[[ DATA RECORDS open ]]
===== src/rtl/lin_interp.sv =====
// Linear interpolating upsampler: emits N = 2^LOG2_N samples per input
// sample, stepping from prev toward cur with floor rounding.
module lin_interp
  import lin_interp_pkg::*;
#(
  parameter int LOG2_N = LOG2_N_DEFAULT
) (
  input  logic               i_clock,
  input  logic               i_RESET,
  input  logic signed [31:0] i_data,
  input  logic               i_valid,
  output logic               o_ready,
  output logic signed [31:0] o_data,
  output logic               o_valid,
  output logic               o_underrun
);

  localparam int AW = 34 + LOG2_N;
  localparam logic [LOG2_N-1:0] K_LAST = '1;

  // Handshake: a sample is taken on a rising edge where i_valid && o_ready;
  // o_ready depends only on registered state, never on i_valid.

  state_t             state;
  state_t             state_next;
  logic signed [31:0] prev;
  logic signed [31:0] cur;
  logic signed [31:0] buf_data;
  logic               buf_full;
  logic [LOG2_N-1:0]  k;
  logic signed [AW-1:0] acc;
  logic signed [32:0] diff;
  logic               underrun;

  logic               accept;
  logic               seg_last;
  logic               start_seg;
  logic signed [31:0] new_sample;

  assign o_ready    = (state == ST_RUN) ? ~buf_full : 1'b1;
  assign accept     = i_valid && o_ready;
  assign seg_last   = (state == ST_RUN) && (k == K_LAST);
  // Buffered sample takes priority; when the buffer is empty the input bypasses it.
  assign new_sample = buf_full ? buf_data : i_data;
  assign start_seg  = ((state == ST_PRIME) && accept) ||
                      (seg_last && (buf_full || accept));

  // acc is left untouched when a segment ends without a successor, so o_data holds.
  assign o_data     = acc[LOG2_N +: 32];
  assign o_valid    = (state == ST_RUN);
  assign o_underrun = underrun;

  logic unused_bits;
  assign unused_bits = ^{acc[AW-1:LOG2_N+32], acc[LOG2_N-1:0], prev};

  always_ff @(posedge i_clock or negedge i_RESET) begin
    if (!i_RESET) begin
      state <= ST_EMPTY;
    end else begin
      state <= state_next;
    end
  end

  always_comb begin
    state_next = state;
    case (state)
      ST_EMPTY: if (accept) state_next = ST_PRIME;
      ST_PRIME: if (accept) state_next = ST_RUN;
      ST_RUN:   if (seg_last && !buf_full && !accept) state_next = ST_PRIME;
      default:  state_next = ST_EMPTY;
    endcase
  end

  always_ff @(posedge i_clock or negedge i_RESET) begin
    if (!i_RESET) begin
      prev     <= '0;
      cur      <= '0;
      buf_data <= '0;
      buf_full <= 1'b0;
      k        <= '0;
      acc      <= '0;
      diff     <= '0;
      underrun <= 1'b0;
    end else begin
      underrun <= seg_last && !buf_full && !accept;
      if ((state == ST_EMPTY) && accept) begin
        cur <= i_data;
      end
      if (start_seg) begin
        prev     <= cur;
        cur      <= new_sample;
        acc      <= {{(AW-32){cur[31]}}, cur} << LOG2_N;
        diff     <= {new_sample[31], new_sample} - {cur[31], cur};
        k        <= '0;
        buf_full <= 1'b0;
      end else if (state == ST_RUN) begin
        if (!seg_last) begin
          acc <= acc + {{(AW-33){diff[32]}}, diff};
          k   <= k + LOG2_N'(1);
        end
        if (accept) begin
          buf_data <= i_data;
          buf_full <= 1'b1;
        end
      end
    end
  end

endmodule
[[ DATA RECORDS closed ]]
● REQUIRED WORK: Your reply must contain each entry, reproduced exactly.

● YOUR RESPONSE:
===== src/rtl/lin_interp.sv =====
// Linear interpolating upsampler: emits N = 2^LOG2_N samples per input
// sample, stepping from prev toward cur with floor rounding.
module lin_interp
  import lin_interp_pkg::*;
#(
  parameter int LOG2_N = LOG2_N_DEFAULT
) (
  input  logic               i_clock,
  input  logic               i_RESET,
  input  logic signed [31:0] i_data,
  input  logic               i_valid,
  output logic               o_ready,
  output logic signed [31:0] o_data,
  output logic               o_valid,
  output logic               o_underrun
);

  localparam int AW = 34 + LOG2_N;
  localparam logic [LOG2_N-1:0] K_LAST = '1;

  // Handshake: a sample is taken on a rising edge where i_valid && o_ready;
  // o_ready depends only on registered state, never on i_valid.

  state_t             state;
  state_t             state_next;
  logic signed [31:0] prev;
  logic signed [31:0] cur;
  logic signed [31:0] buf_data;
  logic               buf_full;
  logic [LOG2_N-1:0]  k;
  logic signed [AW-1:0] acc;
  logic signed [32:0] diff;
  logic               underrun;

  logic               accept;
  logic               seg_last;
  logic               start_seg;
  logic signed [31:0] new_sample;

  assign o_ready    = (state == ST_RUN) ? ~buf_full : 1'b1;
  assign accept     = i_valid && o_ready;
  assign seg_last   = (state == ST_RUN) && (k == K_LAST);
  // Buffered sample takes priority; when the buffer is empty the input bypasses it.
  assign new_sample = buf_full ? buf_data : i_data;
  assign start_seg  = ((state == ST_PRIME) && accept) ||
                      (seg_last && (buf_full || accept));

  // acc is left untouched when a segment ends without a successor, so o_data holds.
  assign o_data     = acc[LOG2_N +: 32];
  assign o_valid    = (state == ST_RUN);
  assign o_underrun = underrun;

  logic unused_bits;
  assign unused_bits = ^{acc[AW-1:LOG2_N+32], acc[LOG2_N-1:0], prev};

  always_ff @(posedge i_clock or negedge i_RESET) begin
    if (!i_RESET) begin
      state <= ST_EMPTY;
    end else begin
      state <= state_next;
    end
  end

  always_comb begin
    state_next = state;
    case (state)
      ST_EMPTY: if (accept) state_next = ST_PRIME;
      ST_PRIME: if (accept) state_next = ST_RUN;
      ST_RUN:   if (seg_last && !buf_full && !accept) state_next = ST_PRIME;
      default:  state_next = ST_EMPTY;
    endcase
  end

  always_ff @(posedge i_clock or negedge i_RESET) begin
    if (!i_RESET) begin
      prev     <= '0;
      cur      <= '0;
      buf_data <= '0;
      buf_full <= 1'b0;
      k        <= '0;
      acc      <= '0;
      diff     <= '0;
      underrun <= 1'b0;
    end else begin
      underrun <= seg_last && !buf_full && !accept;
      if ((state == ST_EMPTY) && accept) begin
        cur <= i_data;
      end
      if (start_seg) begin
        prev     <= cur;
        cur      <= new_sample;
        acc      <= {{(AW-32){cur[31]}}, cur} << LOG2_N;
        diff     <= {new_sample[31], new_sample} - {cur[31], cur};
        k        <= '0;
        buf_full <= 1'b0;
      end else if (state == ST_RUN) begin
        if (!seg_last) begin
          acc <= acc + {{(AW-33){diff[32]}}, diff};
          k   <= k + LOG2_N'(1);
        end
        if (accept) begin
          buf_data <= i_data;
          buf_full <= 1'b1;
        end
      end
    end
  end

endmodule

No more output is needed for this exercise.